The Court of Appeal has ruled that the government’s decision to allow the expansion of Heathrow Airport was unlawful because it did not take into account climate commitments, the Court of Appeal has ruled, handing a significant victory to opponents of the third runway.
The case was brought by environmental groups, local councils and the Mayor of London.
The judges, Lords Justice Lindblom, Singh and Haddon-Cave, said that the government did not take enough account of its commitments to the Paris Agreement on climate change in giving its support to the third runway. They noted that it was “legally fatal” to the Heathrow expansion policy that the government did not do so, as it meant that they had not followed UK policy in backing the plan.
Environmental groups and local residents were thrilled with the result, while Heathrow airport and business groups were more disappointed.
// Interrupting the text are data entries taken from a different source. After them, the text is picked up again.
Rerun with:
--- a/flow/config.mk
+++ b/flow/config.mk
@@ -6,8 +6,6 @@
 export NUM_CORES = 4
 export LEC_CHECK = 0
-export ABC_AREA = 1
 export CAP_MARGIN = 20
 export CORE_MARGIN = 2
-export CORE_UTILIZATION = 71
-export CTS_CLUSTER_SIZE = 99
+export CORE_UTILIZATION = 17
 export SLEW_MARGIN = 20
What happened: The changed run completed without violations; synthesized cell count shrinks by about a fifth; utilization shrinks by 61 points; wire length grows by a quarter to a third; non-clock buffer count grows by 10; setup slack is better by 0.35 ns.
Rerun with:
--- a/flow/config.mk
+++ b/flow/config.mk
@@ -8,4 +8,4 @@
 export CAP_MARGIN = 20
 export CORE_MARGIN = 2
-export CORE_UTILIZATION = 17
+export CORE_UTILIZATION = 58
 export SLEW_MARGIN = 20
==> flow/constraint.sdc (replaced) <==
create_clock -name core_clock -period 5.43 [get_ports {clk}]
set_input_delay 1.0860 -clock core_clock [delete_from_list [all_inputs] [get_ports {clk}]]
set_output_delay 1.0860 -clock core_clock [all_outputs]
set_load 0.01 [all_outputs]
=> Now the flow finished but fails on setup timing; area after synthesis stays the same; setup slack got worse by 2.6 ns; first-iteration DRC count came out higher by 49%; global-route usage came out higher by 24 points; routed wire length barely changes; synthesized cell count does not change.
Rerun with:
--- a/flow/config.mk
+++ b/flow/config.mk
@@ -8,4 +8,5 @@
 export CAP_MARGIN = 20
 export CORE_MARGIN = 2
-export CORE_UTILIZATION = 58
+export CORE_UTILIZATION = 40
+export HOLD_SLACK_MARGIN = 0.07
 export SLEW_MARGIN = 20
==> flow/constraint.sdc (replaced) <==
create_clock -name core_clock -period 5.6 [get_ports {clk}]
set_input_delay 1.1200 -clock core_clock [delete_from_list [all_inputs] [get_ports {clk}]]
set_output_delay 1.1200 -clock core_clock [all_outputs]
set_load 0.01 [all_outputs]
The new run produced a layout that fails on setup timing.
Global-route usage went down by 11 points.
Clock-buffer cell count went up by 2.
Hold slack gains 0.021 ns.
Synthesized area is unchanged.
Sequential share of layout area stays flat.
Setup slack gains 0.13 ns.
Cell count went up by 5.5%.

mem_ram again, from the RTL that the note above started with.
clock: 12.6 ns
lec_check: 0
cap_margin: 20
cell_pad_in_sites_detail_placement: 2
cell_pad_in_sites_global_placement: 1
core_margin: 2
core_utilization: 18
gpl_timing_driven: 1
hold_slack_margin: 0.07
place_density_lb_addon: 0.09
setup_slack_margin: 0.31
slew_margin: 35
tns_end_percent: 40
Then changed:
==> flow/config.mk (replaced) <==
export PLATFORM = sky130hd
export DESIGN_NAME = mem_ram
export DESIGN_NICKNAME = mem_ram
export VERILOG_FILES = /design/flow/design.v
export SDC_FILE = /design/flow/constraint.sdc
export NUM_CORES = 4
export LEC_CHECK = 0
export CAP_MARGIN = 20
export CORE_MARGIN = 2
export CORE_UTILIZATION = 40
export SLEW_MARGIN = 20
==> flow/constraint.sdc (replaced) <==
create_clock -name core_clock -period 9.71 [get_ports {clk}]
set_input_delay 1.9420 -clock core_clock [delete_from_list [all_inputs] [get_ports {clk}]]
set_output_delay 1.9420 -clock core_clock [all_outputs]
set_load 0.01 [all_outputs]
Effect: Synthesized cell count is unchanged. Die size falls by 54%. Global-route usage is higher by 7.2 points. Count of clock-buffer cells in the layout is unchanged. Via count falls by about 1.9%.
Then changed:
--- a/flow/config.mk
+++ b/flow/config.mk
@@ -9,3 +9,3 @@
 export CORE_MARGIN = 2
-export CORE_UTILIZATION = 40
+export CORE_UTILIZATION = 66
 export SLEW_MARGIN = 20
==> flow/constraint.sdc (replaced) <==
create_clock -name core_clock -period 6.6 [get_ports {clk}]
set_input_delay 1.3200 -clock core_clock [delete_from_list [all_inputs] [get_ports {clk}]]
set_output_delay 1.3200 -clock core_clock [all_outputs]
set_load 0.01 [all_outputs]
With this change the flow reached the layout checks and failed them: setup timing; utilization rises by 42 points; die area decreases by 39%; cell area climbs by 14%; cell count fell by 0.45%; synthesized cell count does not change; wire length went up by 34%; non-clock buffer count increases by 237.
// vga_top
module vga_top(
	input ClkPort,
	input BtnC,
	input BtnU,
	input BtnD,
	input BtnR,
	input BtnL,
	input MoveTick,  
	output hSync, vSync,
	output [3:0] vgaR, vgaG, vgaB,
	output An0, An1, An2, An3, An4, An5, An6, An7,
	output Ca, Cb, Cc, Cd, Ce, Cf, Cg, Dp,
	output MemOE, MemWR, RamCS, QuadSpiFlashCS
	);
Size in the first run: roughly 4000 cells after synthesis, ~120 flip-flops, ~41 I/O pins, about 26000 sq um of cells after synthesis.
Settings: LEC_CHECK=0, ABC_AREA=1, CAP_MARGIN=35, CORE_ASPECT_RATIO=0.78, CORE_MARGIN=7, CORE_UTILIZATION=37, CTS_CLUSTER_SIZE=27, GPL_ROUTABILITY_DRIVEN=0, GPL_TIMING_DRIVEN=0, PLACE_DENSITY_LB_ADDON=0.08, SETUP_SLACK_MARGIN=-0.22, SLEW_MARGIN=5, TNS_END_PERCENT=35; clock period 7.38 ns.
run.sh (not shown) runs the stock make flow with config.mk's settings and CLKGATE_MAP_FILE=.
The first run completed and failed the layout checks on setup timing.
Change:
- ABC_AREA: 1 -> unset
- CAP_MARGIN: 35 -> 20
- CORE_ASPECT_RATIO: 0.78 -> unset
- CORE_MARGIN: 7 -> 2
- CORE_UTILIZATION: 37 -> 33
- CTS_CLUSTER_SIZE: 27 -> unset
- GPL_ROUTABILITY_DRIVEN: 0 -> unset
- GPL_TIMING_DRIVEN: 0 -> unset
- PLACE_DENSITY: unset -> 0.6
- PLACE_DENSITY_LB_ADDON: 0.08 -> unset
- SETUP_SLACK_MARGIN: -0.22 -> unset
- SLEW_MARGIN: 5 -> 20
- TNS_END_PERCENT: 35 -> unset
- clock period: 7.38 -> 12.5 ns (I/O delays scaled with it)
Effect: Now the flow completed without violations. Via count is lower by 20%. Cell area is lower by 12%. Die size is lower by 6.6%. Synthesized area is lower by 10%. Routed wire length is lower by 20%. Power is lower by 68%. Sequential cell count stays the same.
Change:
- CORE_UTILIZATION: 33 -> 65
- PLACE_DENSITY: 0.6 -> unset
- clock period: 12.5 -> 8.85 ns (I/O delays scaled with it)
=>
- The changed run finished clean
- worst hold slack is about the same
- clock power rises by 53%
- cell count decreases by 12%
- routed wire length drops by 1.2%
Change:
- CTS_CLUSTER_DIAMETER: unset -> 30
- CTS_CLUSTER_SIZE: unset -> 62
- clock period: 8.85 -> 5.31 ns (I/O delays scaled with it)
This time the run completed and failed the layout checks on setup timing.
Setup slack got worse by 0.86 ns.
Sequential power increases by a quarter to a third.
Global-route usage climbs by 2.4 points.
Sequential share of layout area drops by 1.3 points.
Routed wire length went up by a few percent.
Non-clock buffer count climbs by 279.
Synthesized area stays the same.
Change:
- ABC_AREA: unset -> 1
- CAP_MARGIN: 20 -> 5
- CELL_PAD_IN_SITES_DETAIL_PLACEMENT: unset -> 2
- CELL_PAD_IN_SITES_GLOBAL_PLACEMENT: unset -> 2
- CORE_UTILIZATION: 65 -> 51
- CTS_CLUSTER_DIAMETER: 30 -> unset
- CTS_CLUSTER_SIZE: 62 -> unset
- GPL_ROUTABILITY_DRIVEN: unset -> 0
- GPL_TIMING_DRIVEN: unset -> 0
- HOLD_SLACK_MARGIN: unset -> 0.04
- PLACE_DENSITY_LB_ADDON: unset -> 0.11
- SLEW_MARGIN: 20 -> 10
Now the flow died in 3_1_place_gp_skip_io. Synthesized cell count went up by 34%. Die size went up by about 40%. Area after synthesis went up by 11%.

---

Starting RTL as in the previous note.
Design vga_top, start of the top module:
module vga_top(
	input ClkPort,
	input BtnC,
	input BtnU,
	input BtnD,
	input BtnR,
	input BtnL,
	input MoveTick,  
	output hSync, vSync,
	output [3:0] vgaR, vgaG, vgaB,
	output An0, An1, An2, An3, An4, An5, An6, An7,
	output Ca, Cb, Cc, Cd, Ce, Cf, Cg, Dp,
	output MemOE, MemWR, RamCS, QuadSpiFlashCS
	);
clock: 12.0 ns
lec_check: 0
cap_margin: 20
core_aspect_ratio: 1.96
core_margin: 2
core_utilization: 62
cts_cluster_diameter: 249
cts_cluster_size: 99
hold_slack_margin: -0.07
setup_slack_margin: 2.25
slew_margin: 20
Next try:
Settings changed: CORE_UTILIZATION 62 to 40, CTS_CLUSTER_DIAMETER 249 to 101, SETUP_SLACK_MARGIN 2.25 to unset.
=> The new run went through all stages and came out clean. Clock skew hardly moves. Via count is lower by 7.3%. Final area is higher by 1.9%. Non-clock buffer count is higher by 15. Worst setup slack improves by 0.081 ns. Area after synthesis is unchanged. Clock-buffer cell count does not change. Die size is higher by 54%.
Next try:
Settings changed: ABC_AREA set to 1, CELL_PAD_IN_SITES_DETAIL_PLACEMENT set to 0, CELL_PAD_IN_SITES_GLOBAL_PLACEMENT set to 3, CORE_ASPECT_RATIO 1.96 to unset, CORE_MARGIN 2 to 3, CTS_CLUSTER_DIAMETER 101 to 160, CTS_CLUSTER_SIZE 99 to 42, GPL_TIMING_DRIVEN set to 0, HOLD_SLACK_MARGIN -0.07 to unset, PLACE_DENSITY set to 0.7, SLEW_MARGIN 20 to 15.
Outcome: This time the run did not get past global placement (3_3_place_gp); synthesized area rises by 11%; die area rises by 13%; synthesized cell count rises by 34%.
Next try:
Settings changed: ABC_AREA 1 to unset, CELL_PAD_IN_SITES_DETAIL_PLACEMENT 0 to unset, CELL_PAD_IN_SITES_GLOBAL_PLACEMENT 3 to unset, CORE_ASPECT_RATIO set to 0.5, CORE_MARGIN 3 to 2, CORE_UTILIZATION 40 to 60, CTS_CLUSTER_DIAMETER 160 to 174, CTS_CLUSTER_SIZE 42 to 99, GPL_TIMING_DRIVEN 0 to unset, HOLD_SLACK_MARGIN set to 0.26, PLACE_DENSITY 0.7 to unset, SETUP_SLACK_MARGIN set to 2.16, SLEW_MARGIN 15 to 20, TNS_END_PERCENT set to 35.
After rerunning:
- This time the run produced a clean layout
- die area drops by about 40%
- area after synthesis drops by about 10%
- synthesized cell count decreases by about 25%
Next try:
Settings changed: CELL_PAD_IN_SITES_DETAIL_PLACEMENT set to 1, CELL_PAD_IN_SITES_GLOBAL_PLACEMENT set to 3, CORE_ASPECT_RATIO 0.5 to unset, CORE_UTILIZATION 60 to 40, CTS_CLUSTER_DIAMETER 174 to 310, CTS_CLUSTER_SIZE 99 to unset, HOLD_SLACK_MARGIN 0.26 to unset, PLACE_DENSITY_LB_ADDON set to 0.16, SETUP_SLACK_MARGIN 2.16 to unset, TNS_END_PERCENT 35 to unset.
After rerunning: The new run finished clean. Routed wire length rose by about a fifth. Setup slack is better by 0.17 ns. First-iteration DRC count fell by well over a third. Sequential power fell slightly.
Next try:
Settings changed: CELL_PAD_IN_SITES_DETAIL_PLACEMENT 1 to unset, CELL_PAD_IN_SITES_GLOBAL_PLACEMENT 3 to unset, CTS_CLUSTER_DIAMETER 310 to unset, PLACE_DENSITY set to 0.6, PLACE_DENSITY_LB_ADDON 0.16 to unset.
Clock period 12.0 ns to 9.52 ns, I/O delays scaled along.
=>
- register-to-register slack is worse by 2.4 ns
- non-clock buffer count falls by 18
- setup slack gets worse by 1.9 ns
- synthesized cell count does not change
- cell count decreases slightly
- hold slack barely changes
- sequential cell count stays the same
- global-route usage decreases by 4.5 points
- via count is lower slightly
Power and IR drop assume default switching activity.
[flow/run.sh]
#!/bin/bash
# the make line also repeats each setting of config.mk as NAME=value (left out here)
make -C /OpenROAD-flow-scripts/flow DESIGN_CONFIG=/design/flow/config.mk WORK_HOME=/design/flow/orfs CLKGATE_MAP_FILE= finish
[flow/config.mk]
export PLATFORM = sky130hd
export DESIGN_NAME = fbindct_8bit
export DESIGN_NICKNAME = fbindct_8bit
export VERILOG_FILES = /design/flow/design.v
export SDC_FILE = /design/flow/constraint.sdc
export NUM_CORES = 4
export LEC_CHECK = 0
export ABC_AREA = 0
export CAP_MARGIN = 10
export CELL_PAD_IN_SITES_DETAIL_PLACEMENT = 1
export CELL_PAD_IN_SITES_GLOBAL_PLACEMENT = 2
export CORE_MARGIN = 4
export CORE_UTILIZATION = 17
export CTS_CLUSTER_SIZE = 55
export GPL_ROUTABILITY_DRIVEN = 0
export HOLD_SLACK_MARGIN = -0.09
export MAX_ROUTING_LAYER = met4
export MIN_ROUTING_LAYER = met2
export PLACE_DENSITY_LB_ADDON = 0.19
export SETUP_SLACK_MARGIN = 1.39
export SLEW_MARGIN = 0
[flow/constraint.sdc]
create_clock -name core_clock -period 4.79 [get_ports {clk}]
set_input_delay 0.9580 -clock core_clock [delete_from_list [all_inputs] [get_ports {clk}]]
set_output_delay 0.9580 -clock core_clock [all_outputs]
set_load 0.01 [all_outputs]
==> flow/design.v <==
`timescale 1ns / 1ps
module cordic_single_stage #(parameter m = 6, parameter n = 10, parameter iter_length = 4)(clk, x_in, y_in, z_in, i, atan, x_out, y_out, z_out);
	input clk;
	input signed [m + n - 1:0] x_in, y_in, z_in;
	input signed [m + n - 1:0] atan;
	input [iter_length - 1:0] i;
	output reg [m + n - 1:0] x_out, y_out, z_out;
	reg signed [1:0] d;	
	always @(posedge clk) begin
		d = z_in[m + n - 1] == 1'b0 ? 1 : -1;
		x_out <= x_in - d * (y_in >>> i);
		y_out <= y_in + d * (x_in >>> i);
		z_out <= z_in - d * atan;
	end
endmodule
`timescale 1ns / 1ps
module cordic_pipeline(clk, x0, y0, z0, out_x, out_y, out_z);
	parameter M = 6;
	parameter N = 10;
	parameter ITER_BIT = 4;
	parameter ITER_COUNT = 11;
	input clk;
	input signed [M + N - 1:0] x0;
	input signed [M + N - 1:0] y0;
	input signed [M + N - 1:0] z0;
	output signed [M + N - 1:0] out_x;
	output signed [M + N - 1:0] out_y;
	output signed [M + N - 1:0] out_z;
	reg signed [M + N - 1:0] atan_lut [ITER_COUNT:0];
	initial begin
		atan_lut[0] = 16'b0000001100100100;
		atan_lut[1] = 16'b0000000111011010;
		atan_lut[2] = 16'b0000000011111010;
		atan_lut[3] = 16'b0000000001111111;
		atan_lut[4] = 16'b0000000000111111;
		atan_lut[5] = 16'b0000000000011111;
		atan_lut[6] = 16'b0000000000001111;
		atan_lut[7] = 16'b0000000000000111;
		atan_lut[8] = 16'b0000000000000011;
		atan_lut[9] = 16'b0000000000000001;
		atan_lut[10] = 16'b0000000000000000;
		atan_lut[11] = 16'b0000000000000000;
	end
	wire signed [M + N - 1:0] x_values [ITER_COUNT:0];
	wire signed [M + N - 1:0] y_values [ITER_COUNT:0];
	wire signed [M + N - 1:0] z_values [ITER_COUNT:0];
	assign x_values[0] = x0;
	assign y_values[0] = y0;
	assign z_values[0] = z0;
	genvar i;
	generate
		for (i = 0; i < ITER_COUNT; i = i + 1)
			begin
				cordic_single_stage #(.m(M), .n(N), .iter_length(ITER_BIT)) stage (
					 .clk(clk), 
					 .x_in(x_values[i]), 
					 .y_in(y_values[i]), 
					 .z_in(z_values[i]), 
					 .i(i), 
					 .atan(atan_lut[i]), 
					 .x_out(x_values[i + 1]), 
					 .y_out(y_values[i + 1]), 
					 .z_out(z_values[i + 1])
				);
			end
	endgenerate
	assign out_x = x_values[ITER_COUNT];
	assign out_y = y_values[ITER_COUNT];
	assign out_z = z_values[ITER_COUNT];
endmodule
clock: 2.71 ns
lec_check: 0
abc_area: 1
cap_margin: 20
core_margin: 2
core_utilization: 68
cts_cluster_size: 74
slew_margin: 20
run.sh (not shown) runs the stock make flow with config.mk's settings and CLKGATE_MAP_FILE=.
The first run completed, yet does not pass: negative setup slack.
==> next run, changes <==
- CORE_UTILIZATION: 68 -> 72
- HOLD_SLACK_MARGIN: unset -> -0.1
- clock period: 2.71 -> 3.21 ns (I/O delays scaled with it)
=> Now the flow finished clean. Synthesized area does not change. Final area shrinks by 6.9%.
==> next run, changes <==
- ABC_AREA: 1 -> unset
- CELL_PAD_IN_SITES_GLOBAL_PLACEMENT: unset -> 2
- CORE_MARGIN: 2 -> 9
- CORE_UTILIZATION: 72 -> 31
- CTS_CLUSTER_DIAMETER: unset -> 184
- CTS_CLUSTER_SIZE: 74 -> unset
- GPL_ROUTABILITY_DRIVEN: unset -> 0
- HOLD_SLACK_MARGIN: -0.1 -> unset
- PLACE_DENSITY_LB_ADDON: unset -> 0.17
- SETUP_SLACK_MARGIN: unset -> 0.39
- clock period: 3.21 -> 4.0 ns (I/O delays scaled with it)
Cell area fell by 4.5%; utilization fell by 43 points; worst setup slack gains 240 ps; synthesized cell count fell by 29%.
==> next run, changes <==
- CELL_PAD_IN_SITES_GLOBAL_PLACEMENT: 2 -> unset
- CORE_MARGIN: 9 -> 2
- CORE_UTILIZATION: 31 -> 40
- CTS_CLUSTER_DIAMETER: 184 -> unset
- GPL_ROUTABILITY_DRIVEN: 0 -> unset
- PLACE_DENSITY_LB_ADDON: 0.17 -> unset
- SETUP_SLACK_MARGIN: 0.39 -> unset
- clock period: 4.0 -> 3.82 ns (I/O delays scaled with it)
After rerunning: Synthesized cell count is unchanged; register-to-register slack is worse by 260 ps; cell count shrinks by 5.5%; utilization rose by 9.4 points; wire length fell by about 14%; critical path depth stays the same.
==> next run, changes <==
- CORE_UTILIZATION: 40 -> 60
- clock period: 3.82 -> 2.16 ns (I/O delays scaled with it)
After rerunning: Now the flow reached the layout checks and failed them: negative setup slack; global-route usage went up by 15 points; count of clock-buffer cells in the layout went down by 13; clock skew went down by 13 ps; wire length went up by about 50%; critical path depth went up by 1; area after synthesis is unchanged; sequential share of layout area went down by 4.8 points; cell area went up by about 30%; via count went up by 28%; non-clock buffer count went up by 1315.
==> yarrow <==
// arbiter_puf
module arbiter_puf #(parameter challenge_size = 8, response_width = 24)
					(input logic [challenge_size-1 : 0] challenge,
					input logic clk, reset,
					output logic [response_width-1 : 0] response);
logic [challenge_size-1 : 0] out_lfsr;
logic [31:0] out_muxchain;
logic temp_out_mux1, temp_out_mux2;
logic out_mux1, out_mux2, en;
logic [7:0] count;
logic temp_comp;
logic [response_width-1 : 0] temp_response;
lfsr #(challenge_size) lfsr1(.clk(clk), .en_lfsr(en), .reset(reset), .in_lfsr(challenge), .out_lfsr(out_lfsr));
logic [7:0] out_chain0, out_chain1;
chain c0 (.in(en), .clk(clk), .reset(reset), .challenge(out_lfsr), .out_chain(out_chain0));
chain c1 (.in(en), .clk(clk), .reset(reset), .challenge(out_lfsr), .out_chain(out_chain1));
assign out_muxchain[7:0] = out_chain0;
assign out_muxchain[15:8] = out_chain1;
assign out_muxchain[31:16] = '0;
  ...
Settings: LEC_CHECK=0, ABC_AREA=1, CAP_MARGIN=20, CELL_PAD_IN_SITES_DETAIL_PLACEMENT=1, CELL_PAD_IN_SITES_GLOBAL_PLACEMENT=1, CORE_MARGIN=2, CORE_UTILIZATION=59, CTS_CLUSTER_DIAMETER=27, CTS_CLUSTER_SIZE=33, GPL_ROUTABILITY_DRIVEN=0, SLEW_MARGIN=0, TNS_END_PERCENT=30; clock period 8.0 ns.
run.sh (not shown) runs the stock make flow with config.mk's settings and CLKGATE_MAP_FILE=.
==> garnet: changes against yarrow <==
- ABC_AREA: 1 -> unset
- CELL_PAD_IN_SITES_DETAIL_PLACEMENT: 1 -> unset
- CELL_PAD_IN_SITES_GLOBAL_PLACEMENT: 1 -> unset
- CORE_UTILIZATION: 59 -> 58
- CTS_CLUSTER_DIAMETER: 27 -> unset
- CTS_CLUSTER_SIZE: 33 -> unset
- GPL_ROUTABILITY_DRIVEN: 0 -> unset
- HOLD_SLACK_MARGIN: unset -> -0.1
- SETUP_SLACK_MARGIN: unset -> 0.97
- SLEW_MARGIN: 0 -> 20
- TNS_END_PERCENT: 30 -> unset
==> flow/constraint.sdc (replaced) <==
create_clock -name core_clock -period 3.76 [get_ports {clk}]
set_input_delay 0.7520 -clock core_clock [delete_from_list [all_inputs] [get_ports {clk}]]
set_output_delay 0.7520 -clock core_clock [all_outputs]
set_load 0.01 [all_outputs]
==> juniper: changes against yarrow <==
- CELL_PAD_IN_SITES_DETAIL_PLACEMENT: 1 -> unset
- CELL_PAD_IN_SITES_GLOBAL_PLACEMENT: 1 -> unset
- CORE_ASPECT_RATIO: unset -> 1.36
- CORE_UTILIZATION: 59 -> 72
- CTS_CLUSTER_DIAMETER: 27 -> unset
- CTS_CLUSTER_SIZE: 33 -> 99
- GPL_ROUTABILITY_DRIVEN: 0 -> unset
- SETUP_SLACK_MARGIN: unset -> -0.34
- SLEW_MARGIN: 0 -> 20
- TNS_END_PERCENT: 30 -> 15
==> flow/constraint.sdc (replaced) <==
create_clock -name core_clock -period 3.47 [get_ports {clk}]
set_input_delay 0.6940 -clock core_clock [delete_from_list [all_inputs] [get_ports {clk}]]
set_output_delay 0.6940 -clock core_clock [all_outputs]
set_load 0.01 [all_outputs]
==> summary of the runs <==
Sequential cell count is the same in yarrow and garnet. First-iteration DRC count: garnet < juniper < yarrow. Between juniper and yarrow, the lower clock-buffer cell count is in juniper (gap 677). In juniper the sequential power is higher than in garnet, by 8.1%. Of juniper and garnet, garnet has the higher clock power (gap about 3%, measured against garnet). Against juniper, the cell count of garnet is larger by about 4%. Between juniper and garnet, the lower register-to-register slack is in juniper (gap 0.25 ns). Against garnet, the global-route usage of yarrow is higher by 9.1 points.

* * *

==> inputs of run a <==
Starting RTL as in the previous note.
## arbiter_puf
module arbiter_puf #(parameter challenge_size = 8, response_width = 24)
					(input logic [challenge_size-1 : 0] challenge,
					input logic clk, reset,
					output logic [response_width-1 : 0] response);
Settings: LEC_CHECK=0, ABC_AREA=1, CAP_MARGIN=35, CELL_PAD_IN_SITES_DETAIL_PLACEMENT=0, CELL_PAD_IN_SITES_GLOBAL_PLACEMENT=0, CORE_MARGIN=5, CORE_UTILIZATION=69, CTS_CLUSTER_SIZE=58, GPL_TIMING_DRIVEN=1, MAX_ROUTING_LAYER=met5, MIN_ROUTING_LAYER=met1, SETUP_SLACK_MARGIN=-0.25, SLEW_MARGIN=20; clock period 5.82 ns.
==> run b (differences from run a) <==
ABC_AREA = not set   (was 1)
CAP_MARGIN = 0   (was 35)
CELL_PAD_IN_SITES_DETAIL_PLACEMENT = 1   (was 0)
CELL_PAD_IN_SITES_GLOBAL_PLACEMENT = not set   (was 0)
CORE_MARGIN = 2   (was 5)
CORE_UTILIZATION = 67   (was 69)
CTS_CLUSTER_SIZE = 71   (was 58)
MIN_ROUTING_LAYER = not set   (was met1)
SETUP_SLACK_MARGIN = not set   (was -0.25)
TNS_END_PERCENT = 40   (was not set)
==> flow/constraint.sdc (replaced) <==
create_clock -name core_clock -period 2.39 [get_ports {clk}]
set_input_delay 0.4780 -clock core_clock [delete_from_list [all_inputs] [get_ports {clk}]]
set_output_delay 0.4780 -clock core_clock [all_outputs]
set_load 0.01 [all_outputs]
==> run c (differences from run a) <==
ABC_AREA = not set   (was 1)
CAP_MARGIN = 20   (was 35)
CELL_PAD_IN_SITES_DETAIL_PLACEMENT = not set   (was 0)
CELL_PAD_IN_SITES_GLOBAL_PLACEMENT = not set   (was 0)
CORE_MARGIN = 2   (was 5)
CORE_UTILIZATION = 40   (was 69)
CTS_CLUSTER_SIZE = not set   (was 58)
GPL_TIMING_DRIVEN = not set   (was 1)
MAX_ROUTING_LAYER = not set   (was met5)
MIN_ROUTING_LAYER = not set   (was met1)
SETUP_SLACK_MARGIN = not set   (was -0.25)
==> flow/constraint.sdc (replaced) <==
create_clock -name core_clock -period 8.0 [get_ports {clk}]
set_input_delay 1.6000 -clock core_clock [delete_from_list [all_inputs] [get_ports {clk}]]
set_output_delay 1.6000 -clock core_clock [all_outputs]
set_load 0.01 [all_outputs]
==> run notes <==
flow finished, numbers: Most Used Layer, Global Route=met2, crit-path leading delay family=buffers and inverters, Root Driver=clkbuf_16, met3 Use GR=0.0278, flop share of the area=0.486, clk cell area share=0.0655, Fin Clk Skew=about 0.025 ns, FMAX=~340 MHz, cell count after synthesis=about 15000, run status=timing/DRC/antenna clean, Multi-input gate area=between 0.08 and 0.09 mm²
The numbers above come from run a.

==> run notes <==
flow finished, numbers: count of final hold-check violations=0, run status=timing/DRC/antenna clean, max_cap viols=0, Multi-input gate area=0.0868 mm², Cell Type Count=34, Final setup viols=0, P_comb=543 µW, clk cell area share=0.0720, flop share of the area=0.475, met3 Use GR=0.0172, Sw Share=0.215, Fin Clk Skew=0.0374 ns, cell count after synthesis=14200, TritonCTS buffer count=442, Pleak=0.0798 µW, crit-path leading delay family=buffers and inverters, FMAX=253 MHz, Mux area share=0.00764, hold depth=2, met2 usage=0.212, aoi share=0.000468, Total GRT Usage=0.135
The numbers above come from run c.

==> run notes <==
yosys + openroad results -> Top logic family=XOR/XNOR gates, Core ar.=0.282 mm², run status=did not finish, Cell Type Count=34, routability cong.=0.790, Post-synth seq share=0.532, Tool Error=[ERROR DPL-0033] detailed placement checks failed during check placement., Last stage=clock tree synthesis, Synth Area in Adders=0.000132, cell count after synthesis=14200, cell taking the most area after synthesis=dfstp_2, Rows=195, Synth flops=between 3000 and 4000, HPWL Detailed=~290000 µm, worst slack, placed=0.423 ns, yosys xor share=0.446, yosys simple share=0.00315
The numbers above come from run b.

Power and IR drop assume default switching activity.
The government, meanwhile, announced that it would not be appealing the decision, noting in a statement by he Transport Secretary Grant Shapps, in an apparent attempt to distance itself from the project or any responsibility for the judgement, that the decision to approve the project was taken by the previous government and that Heathrow expansion is a private sector project.
Shapps also noted that the government will “carefully consider this complex judgement and set out [their] next steps in due course”. Of course, were the government to appeal this judgement and then lose the appeal, it could effectively end any future plans to expand Heathrow.
In terms of what this means for the future, environmentalists will now argue that there should be no third runway at all in this country, with Cait Hewitt, deputy director of the Aviation Environment Federation, claiming that “This ruling should mark the end of plans for any new runways in the UK.”
However, it remains the case that the UK economy is crying out for the additional runway capacity and that the benefits this would bring to the UK economy are substantial. According to the Department for Transport, the expansion would boost the economy by top to £61bn and create up to 77,000 local jobs by 2030. On top of this, more and more people are travelling by plane and if London doesn’t expand its capacity, other cities will, raising the prospect of a double whammy whereby overall global emissions are not cut at all whilst at the same time the UK loses its position as a global transport hub, and all the economic benefit that comes with it. This is a particular concern at a time when the country is trying to impress an image of ‘Global Britain’ upon the world and to galvanise its economy as it move on from the EU.
Indeed, the director general of the British Chambers of Commerce, Adam Marshall, said that “Without expansion, firms risk losing crucial regional connectivity and access to key markets across the world”.
Surely, therefore, the government will build a new runway in the country to create this extra capacity needed for these benefits? Indeed, in his statement Shapps also noted that “This government is absolutely committed [from] the Prime Minister down to airport expansion, but, we want to make sure that expansion is environmentally friendly.
The question then is will they look to build it elsewhere, or will they try to adapt the Heathrow project to make it workable? It should not be forgotten that the previous government appointed an Airports Commission to look into this issue, which lasted for three years. The clear conclusion of this Commission was that, taking all factors into account, Heathrow was the best place for it.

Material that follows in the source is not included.